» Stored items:
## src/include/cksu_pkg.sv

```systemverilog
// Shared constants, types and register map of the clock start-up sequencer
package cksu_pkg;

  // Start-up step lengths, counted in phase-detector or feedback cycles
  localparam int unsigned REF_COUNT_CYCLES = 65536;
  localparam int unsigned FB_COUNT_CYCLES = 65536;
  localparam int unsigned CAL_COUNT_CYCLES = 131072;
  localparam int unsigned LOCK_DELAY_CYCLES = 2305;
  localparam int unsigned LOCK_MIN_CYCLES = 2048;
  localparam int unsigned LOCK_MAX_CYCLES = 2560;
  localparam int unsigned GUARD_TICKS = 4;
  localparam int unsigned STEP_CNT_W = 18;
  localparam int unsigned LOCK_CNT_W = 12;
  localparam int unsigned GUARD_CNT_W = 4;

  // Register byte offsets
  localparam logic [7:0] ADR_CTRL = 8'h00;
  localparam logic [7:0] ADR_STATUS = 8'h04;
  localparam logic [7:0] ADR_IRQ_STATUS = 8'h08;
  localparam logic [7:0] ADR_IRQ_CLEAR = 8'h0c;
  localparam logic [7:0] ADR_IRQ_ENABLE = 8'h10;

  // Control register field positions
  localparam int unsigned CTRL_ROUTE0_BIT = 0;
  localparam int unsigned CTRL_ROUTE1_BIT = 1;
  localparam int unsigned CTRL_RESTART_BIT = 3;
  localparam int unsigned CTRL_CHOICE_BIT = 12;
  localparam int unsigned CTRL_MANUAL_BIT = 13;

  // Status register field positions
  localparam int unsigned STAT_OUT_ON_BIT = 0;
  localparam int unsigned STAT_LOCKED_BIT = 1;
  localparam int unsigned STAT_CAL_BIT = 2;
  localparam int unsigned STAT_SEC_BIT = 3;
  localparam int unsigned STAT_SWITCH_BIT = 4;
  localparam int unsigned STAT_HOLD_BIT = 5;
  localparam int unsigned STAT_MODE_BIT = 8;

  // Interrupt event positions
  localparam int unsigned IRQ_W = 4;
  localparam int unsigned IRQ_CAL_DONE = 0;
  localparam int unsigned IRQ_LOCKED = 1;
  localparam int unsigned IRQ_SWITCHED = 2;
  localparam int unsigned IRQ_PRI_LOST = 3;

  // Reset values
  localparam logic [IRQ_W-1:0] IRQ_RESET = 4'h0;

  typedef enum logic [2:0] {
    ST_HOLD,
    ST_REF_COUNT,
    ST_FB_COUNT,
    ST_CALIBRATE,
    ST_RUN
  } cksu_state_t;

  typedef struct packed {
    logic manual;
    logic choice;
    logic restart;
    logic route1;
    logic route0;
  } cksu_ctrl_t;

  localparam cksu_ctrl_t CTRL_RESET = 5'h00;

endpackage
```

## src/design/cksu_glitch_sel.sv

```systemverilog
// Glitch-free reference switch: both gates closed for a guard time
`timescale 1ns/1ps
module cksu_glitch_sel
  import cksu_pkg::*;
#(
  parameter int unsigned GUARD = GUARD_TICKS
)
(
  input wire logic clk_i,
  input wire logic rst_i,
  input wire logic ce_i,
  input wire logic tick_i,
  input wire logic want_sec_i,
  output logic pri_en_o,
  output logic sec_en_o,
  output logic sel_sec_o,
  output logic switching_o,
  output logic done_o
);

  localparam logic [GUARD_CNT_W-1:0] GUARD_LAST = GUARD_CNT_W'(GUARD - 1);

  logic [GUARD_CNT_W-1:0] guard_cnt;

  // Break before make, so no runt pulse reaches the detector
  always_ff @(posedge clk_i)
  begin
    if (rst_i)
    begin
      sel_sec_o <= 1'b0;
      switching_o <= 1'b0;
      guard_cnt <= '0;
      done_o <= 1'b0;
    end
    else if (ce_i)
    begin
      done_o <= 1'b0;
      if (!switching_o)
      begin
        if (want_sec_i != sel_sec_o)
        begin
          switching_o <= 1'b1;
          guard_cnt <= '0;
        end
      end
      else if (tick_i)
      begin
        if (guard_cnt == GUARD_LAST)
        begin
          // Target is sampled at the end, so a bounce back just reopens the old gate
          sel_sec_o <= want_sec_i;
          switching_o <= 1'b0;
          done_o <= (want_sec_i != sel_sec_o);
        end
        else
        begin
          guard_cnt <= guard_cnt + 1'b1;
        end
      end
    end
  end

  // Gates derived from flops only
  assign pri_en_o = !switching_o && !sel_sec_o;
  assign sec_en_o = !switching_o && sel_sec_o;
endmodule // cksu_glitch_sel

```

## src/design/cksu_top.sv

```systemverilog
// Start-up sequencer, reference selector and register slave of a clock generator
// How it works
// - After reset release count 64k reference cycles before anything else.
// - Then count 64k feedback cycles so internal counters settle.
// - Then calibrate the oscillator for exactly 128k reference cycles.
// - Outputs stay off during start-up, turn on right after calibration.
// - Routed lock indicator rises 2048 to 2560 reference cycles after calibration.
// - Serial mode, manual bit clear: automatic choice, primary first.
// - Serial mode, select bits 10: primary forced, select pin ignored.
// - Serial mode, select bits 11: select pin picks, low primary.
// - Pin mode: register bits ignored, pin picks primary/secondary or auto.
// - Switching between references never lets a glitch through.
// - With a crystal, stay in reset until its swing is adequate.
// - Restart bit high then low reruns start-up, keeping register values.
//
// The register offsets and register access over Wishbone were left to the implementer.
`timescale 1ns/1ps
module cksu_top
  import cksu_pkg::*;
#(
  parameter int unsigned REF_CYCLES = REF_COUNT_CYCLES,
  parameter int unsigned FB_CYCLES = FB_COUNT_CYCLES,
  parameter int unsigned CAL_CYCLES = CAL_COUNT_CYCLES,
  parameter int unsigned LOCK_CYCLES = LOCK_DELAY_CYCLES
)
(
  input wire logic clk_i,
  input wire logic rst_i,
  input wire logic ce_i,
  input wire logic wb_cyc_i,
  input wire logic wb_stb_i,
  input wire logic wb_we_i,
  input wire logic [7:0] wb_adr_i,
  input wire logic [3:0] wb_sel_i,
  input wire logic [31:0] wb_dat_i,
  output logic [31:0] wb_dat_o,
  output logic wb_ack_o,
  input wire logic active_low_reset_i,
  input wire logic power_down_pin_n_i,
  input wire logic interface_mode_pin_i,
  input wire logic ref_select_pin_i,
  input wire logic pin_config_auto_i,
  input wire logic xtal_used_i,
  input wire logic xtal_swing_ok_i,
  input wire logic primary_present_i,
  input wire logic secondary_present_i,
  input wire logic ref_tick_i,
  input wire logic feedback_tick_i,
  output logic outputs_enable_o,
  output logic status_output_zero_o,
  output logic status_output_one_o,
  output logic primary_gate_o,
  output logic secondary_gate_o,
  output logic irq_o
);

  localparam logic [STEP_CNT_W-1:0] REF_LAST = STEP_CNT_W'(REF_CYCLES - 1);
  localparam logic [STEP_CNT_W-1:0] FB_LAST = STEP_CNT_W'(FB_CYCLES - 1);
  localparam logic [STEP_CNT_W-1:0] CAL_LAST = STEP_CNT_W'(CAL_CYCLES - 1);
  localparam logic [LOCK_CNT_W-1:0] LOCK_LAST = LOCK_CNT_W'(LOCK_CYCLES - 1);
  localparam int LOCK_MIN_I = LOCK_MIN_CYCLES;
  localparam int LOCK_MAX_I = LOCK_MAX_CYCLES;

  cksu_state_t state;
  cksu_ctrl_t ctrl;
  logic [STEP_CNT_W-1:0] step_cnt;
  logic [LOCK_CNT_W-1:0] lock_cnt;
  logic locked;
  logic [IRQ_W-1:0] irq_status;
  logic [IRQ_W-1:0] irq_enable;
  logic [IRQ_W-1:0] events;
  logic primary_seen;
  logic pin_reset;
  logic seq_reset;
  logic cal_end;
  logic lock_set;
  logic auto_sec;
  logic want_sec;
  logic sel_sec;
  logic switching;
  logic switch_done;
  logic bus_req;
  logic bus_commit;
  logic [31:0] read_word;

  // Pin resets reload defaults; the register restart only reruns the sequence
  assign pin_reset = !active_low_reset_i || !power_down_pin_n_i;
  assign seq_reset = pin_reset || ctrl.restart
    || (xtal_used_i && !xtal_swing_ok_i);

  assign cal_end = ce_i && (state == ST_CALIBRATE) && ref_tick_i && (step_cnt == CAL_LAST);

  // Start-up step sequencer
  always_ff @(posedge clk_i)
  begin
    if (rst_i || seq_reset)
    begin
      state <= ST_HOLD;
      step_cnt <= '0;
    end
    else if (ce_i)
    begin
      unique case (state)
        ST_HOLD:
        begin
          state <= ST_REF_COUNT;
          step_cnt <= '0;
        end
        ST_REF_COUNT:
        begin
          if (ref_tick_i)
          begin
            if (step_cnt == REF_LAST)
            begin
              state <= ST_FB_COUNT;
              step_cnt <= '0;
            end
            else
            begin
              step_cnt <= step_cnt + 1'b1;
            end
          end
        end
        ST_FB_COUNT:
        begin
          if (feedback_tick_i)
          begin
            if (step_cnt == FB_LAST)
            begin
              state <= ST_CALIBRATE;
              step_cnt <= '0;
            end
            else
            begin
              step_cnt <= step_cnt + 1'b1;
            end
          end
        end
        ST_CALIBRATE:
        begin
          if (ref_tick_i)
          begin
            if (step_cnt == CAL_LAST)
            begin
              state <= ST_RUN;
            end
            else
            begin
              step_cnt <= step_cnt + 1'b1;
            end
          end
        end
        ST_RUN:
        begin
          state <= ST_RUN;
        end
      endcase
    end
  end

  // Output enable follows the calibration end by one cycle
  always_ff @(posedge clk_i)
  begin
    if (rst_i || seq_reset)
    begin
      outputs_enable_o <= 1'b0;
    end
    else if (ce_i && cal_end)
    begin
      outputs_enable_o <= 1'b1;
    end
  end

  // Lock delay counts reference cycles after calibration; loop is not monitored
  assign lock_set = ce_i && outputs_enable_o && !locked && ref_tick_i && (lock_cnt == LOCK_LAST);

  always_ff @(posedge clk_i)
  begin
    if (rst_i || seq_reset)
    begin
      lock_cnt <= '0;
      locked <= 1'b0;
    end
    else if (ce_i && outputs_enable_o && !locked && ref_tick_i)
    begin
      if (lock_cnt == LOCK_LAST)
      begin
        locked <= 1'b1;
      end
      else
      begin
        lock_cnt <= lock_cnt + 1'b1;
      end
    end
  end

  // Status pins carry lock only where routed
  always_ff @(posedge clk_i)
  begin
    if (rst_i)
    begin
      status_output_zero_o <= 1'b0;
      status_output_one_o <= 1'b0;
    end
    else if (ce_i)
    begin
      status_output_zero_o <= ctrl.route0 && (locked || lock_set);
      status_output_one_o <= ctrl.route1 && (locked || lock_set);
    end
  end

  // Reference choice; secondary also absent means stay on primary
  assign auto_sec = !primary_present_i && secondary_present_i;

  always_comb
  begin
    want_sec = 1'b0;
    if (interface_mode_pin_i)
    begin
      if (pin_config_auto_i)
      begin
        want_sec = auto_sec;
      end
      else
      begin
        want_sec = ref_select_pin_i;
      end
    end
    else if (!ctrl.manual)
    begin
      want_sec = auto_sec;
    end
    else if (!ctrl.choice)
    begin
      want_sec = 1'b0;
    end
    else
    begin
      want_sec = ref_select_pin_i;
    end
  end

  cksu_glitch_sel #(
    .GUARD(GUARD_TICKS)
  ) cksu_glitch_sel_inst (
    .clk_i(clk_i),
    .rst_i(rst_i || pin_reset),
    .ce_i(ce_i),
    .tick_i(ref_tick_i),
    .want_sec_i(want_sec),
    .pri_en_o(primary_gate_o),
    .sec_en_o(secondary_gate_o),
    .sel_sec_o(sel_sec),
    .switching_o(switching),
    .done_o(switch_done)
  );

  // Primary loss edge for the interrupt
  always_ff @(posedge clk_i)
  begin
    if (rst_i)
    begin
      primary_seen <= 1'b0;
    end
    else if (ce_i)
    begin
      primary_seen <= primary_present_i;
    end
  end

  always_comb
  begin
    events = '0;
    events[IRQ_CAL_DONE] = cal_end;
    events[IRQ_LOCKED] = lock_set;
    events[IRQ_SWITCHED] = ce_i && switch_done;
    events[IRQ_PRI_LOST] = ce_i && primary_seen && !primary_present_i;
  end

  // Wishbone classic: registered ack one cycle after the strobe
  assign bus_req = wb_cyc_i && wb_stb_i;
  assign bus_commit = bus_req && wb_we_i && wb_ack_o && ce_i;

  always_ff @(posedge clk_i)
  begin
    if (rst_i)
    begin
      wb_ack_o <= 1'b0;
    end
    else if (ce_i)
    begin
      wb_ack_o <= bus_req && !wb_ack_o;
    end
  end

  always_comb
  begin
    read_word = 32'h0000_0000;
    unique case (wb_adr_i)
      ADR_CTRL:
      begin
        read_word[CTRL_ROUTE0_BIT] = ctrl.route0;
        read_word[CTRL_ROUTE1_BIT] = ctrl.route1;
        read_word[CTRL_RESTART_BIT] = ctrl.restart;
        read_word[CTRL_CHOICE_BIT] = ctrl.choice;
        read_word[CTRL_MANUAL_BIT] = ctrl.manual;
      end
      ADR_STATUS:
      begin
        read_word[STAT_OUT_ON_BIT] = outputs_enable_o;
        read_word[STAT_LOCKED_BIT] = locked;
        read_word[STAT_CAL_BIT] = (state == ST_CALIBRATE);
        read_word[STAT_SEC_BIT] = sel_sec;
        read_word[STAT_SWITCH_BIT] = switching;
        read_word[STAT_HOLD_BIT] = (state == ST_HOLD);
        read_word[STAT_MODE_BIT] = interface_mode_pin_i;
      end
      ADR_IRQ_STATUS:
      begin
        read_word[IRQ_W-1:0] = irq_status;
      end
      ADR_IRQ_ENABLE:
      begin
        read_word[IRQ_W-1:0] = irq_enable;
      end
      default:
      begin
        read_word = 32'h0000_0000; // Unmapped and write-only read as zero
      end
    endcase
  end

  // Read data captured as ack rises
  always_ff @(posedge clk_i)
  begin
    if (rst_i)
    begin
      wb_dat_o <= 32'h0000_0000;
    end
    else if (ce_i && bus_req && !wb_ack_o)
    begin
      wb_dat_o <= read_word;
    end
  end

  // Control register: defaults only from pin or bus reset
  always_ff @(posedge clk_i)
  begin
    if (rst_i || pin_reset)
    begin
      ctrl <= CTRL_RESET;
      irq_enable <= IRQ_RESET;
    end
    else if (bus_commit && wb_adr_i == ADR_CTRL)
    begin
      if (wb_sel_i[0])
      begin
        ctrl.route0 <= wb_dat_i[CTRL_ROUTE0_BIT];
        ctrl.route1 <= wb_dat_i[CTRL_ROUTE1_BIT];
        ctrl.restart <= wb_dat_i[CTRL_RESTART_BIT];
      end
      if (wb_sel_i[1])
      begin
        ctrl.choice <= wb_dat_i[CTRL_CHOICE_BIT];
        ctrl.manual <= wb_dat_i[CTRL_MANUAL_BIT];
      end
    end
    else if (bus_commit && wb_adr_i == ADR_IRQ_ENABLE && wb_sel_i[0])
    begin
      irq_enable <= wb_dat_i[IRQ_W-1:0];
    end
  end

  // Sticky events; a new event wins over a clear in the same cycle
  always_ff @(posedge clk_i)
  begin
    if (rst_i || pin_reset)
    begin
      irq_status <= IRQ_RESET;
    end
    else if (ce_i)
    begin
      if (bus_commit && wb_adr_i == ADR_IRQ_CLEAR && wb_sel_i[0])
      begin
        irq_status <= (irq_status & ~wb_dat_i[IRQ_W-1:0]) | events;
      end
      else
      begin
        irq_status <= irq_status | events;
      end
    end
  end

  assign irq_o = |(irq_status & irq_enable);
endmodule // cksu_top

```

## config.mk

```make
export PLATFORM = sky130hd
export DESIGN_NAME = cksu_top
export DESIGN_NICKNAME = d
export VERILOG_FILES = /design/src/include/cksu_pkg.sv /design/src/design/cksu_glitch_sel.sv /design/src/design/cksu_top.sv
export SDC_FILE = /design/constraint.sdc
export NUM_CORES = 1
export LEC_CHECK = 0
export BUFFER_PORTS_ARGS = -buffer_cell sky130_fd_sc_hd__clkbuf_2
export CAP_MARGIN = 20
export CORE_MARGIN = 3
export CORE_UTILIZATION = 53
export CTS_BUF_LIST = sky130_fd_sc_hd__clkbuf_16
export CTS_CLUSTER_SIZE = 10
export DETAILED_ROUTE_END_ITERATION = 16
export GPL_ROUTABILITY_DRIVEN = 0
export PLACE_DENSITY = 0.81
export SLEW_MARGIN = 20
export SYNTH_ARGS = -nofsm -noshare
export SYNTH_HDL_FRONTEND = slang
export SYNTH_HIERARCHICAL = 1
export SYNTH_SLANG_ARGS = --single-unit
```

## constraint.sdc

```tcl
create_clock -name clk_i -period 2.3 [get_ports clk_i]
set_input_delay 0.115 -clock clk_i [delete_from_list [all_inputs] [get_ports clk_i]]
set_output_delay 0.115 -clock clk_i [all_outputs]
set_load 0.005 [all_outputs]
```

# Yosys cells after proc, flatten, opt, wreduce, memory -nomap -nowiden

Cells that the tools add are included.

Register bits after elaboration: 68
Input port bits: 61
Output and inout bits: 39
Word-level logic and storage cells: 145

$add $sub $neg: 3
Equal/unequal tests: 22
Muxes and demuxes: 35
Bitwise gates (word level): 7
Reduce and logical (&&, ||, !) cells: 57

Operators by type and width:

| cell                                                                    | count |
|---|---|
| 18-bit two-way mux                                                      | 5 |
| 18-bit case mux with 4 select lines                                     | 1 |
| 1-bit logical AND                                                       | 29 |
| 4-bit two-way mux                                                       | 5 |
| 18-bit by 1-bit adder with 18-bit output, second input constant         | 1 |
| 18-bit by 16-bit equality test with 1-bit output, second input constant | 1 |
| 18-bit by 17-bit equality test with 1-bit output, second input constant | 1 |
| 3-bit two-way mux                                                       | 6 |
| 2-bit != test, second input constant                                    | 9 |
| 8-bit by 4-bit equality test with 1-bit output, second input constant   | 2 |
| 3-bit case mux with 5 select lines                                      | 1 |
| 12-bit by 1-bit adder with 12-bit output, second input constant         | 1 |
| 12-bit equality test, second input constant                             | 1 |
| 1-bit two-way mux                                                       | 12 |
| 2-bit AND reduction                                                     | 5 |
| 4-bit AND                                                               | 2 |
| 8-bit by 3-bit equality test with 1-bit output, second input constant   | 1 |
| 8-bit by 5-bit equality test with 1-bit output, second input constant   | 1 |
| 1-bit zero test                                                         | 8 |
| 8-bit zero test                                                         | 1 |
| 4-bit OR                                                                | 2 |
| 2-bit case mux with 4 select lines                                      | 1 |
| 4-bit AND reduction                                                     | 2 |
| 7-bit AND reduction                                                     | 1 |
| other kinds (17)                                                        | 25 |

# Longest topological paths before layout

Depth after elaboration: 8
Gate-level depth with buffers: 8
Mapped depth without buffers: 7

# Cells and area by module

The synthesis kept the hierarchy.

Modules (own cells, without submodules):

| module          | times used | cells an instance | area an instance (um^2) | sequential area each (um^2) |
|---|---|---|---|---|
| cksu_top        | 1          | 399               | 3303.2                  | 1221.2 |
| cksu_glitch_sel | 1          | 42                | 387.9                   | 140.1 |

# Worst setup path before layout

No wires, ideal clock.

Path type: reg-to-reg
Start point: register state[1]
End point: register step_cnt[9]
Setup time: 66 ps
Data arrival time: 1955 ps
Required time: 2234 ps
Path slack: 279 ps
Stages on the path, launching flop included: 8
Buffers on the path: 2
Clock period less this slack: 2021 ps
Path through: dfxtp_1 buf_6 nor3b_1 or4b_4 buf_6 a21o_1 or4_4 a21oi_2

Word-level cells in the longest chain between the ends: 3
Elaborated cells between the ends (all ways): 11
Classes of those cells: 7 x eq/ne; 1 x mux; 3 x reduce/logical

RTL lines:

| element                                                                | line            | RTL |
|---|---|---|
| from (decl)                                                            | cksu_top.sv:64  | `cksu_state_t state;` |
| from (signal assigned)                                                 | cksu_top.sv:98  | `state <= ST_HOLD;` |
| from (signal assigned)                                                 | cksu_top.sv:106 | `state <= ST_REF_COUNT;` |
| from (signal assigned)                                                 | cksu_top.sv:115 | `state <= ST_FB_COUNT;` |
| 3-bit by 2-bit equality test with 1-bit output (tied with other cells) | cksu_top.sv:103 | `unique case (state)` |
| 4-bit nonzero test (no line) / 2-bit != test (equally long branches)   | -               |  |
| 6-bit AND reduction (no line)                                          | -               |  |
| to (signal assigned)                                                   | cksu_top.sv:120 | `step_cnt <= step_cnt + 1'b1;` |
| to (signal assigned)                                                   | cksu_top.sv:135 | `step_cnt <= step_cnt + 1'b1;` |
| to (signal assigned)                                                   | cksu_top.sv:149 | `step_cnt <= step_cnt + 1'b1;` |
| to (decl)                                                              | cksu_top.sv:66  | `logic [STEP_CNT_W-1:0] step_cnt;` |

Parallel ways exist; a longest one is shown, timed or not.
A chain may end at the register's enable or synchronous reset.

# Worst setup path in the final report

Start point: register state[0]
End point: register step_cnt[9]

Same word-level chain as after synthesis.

» INSTRUCTIONS TO FOLLOW:
Count the lines of the data that contain the word "reduction", and give only that number.

» SOLUTION FOR THIS EXERCISE:
4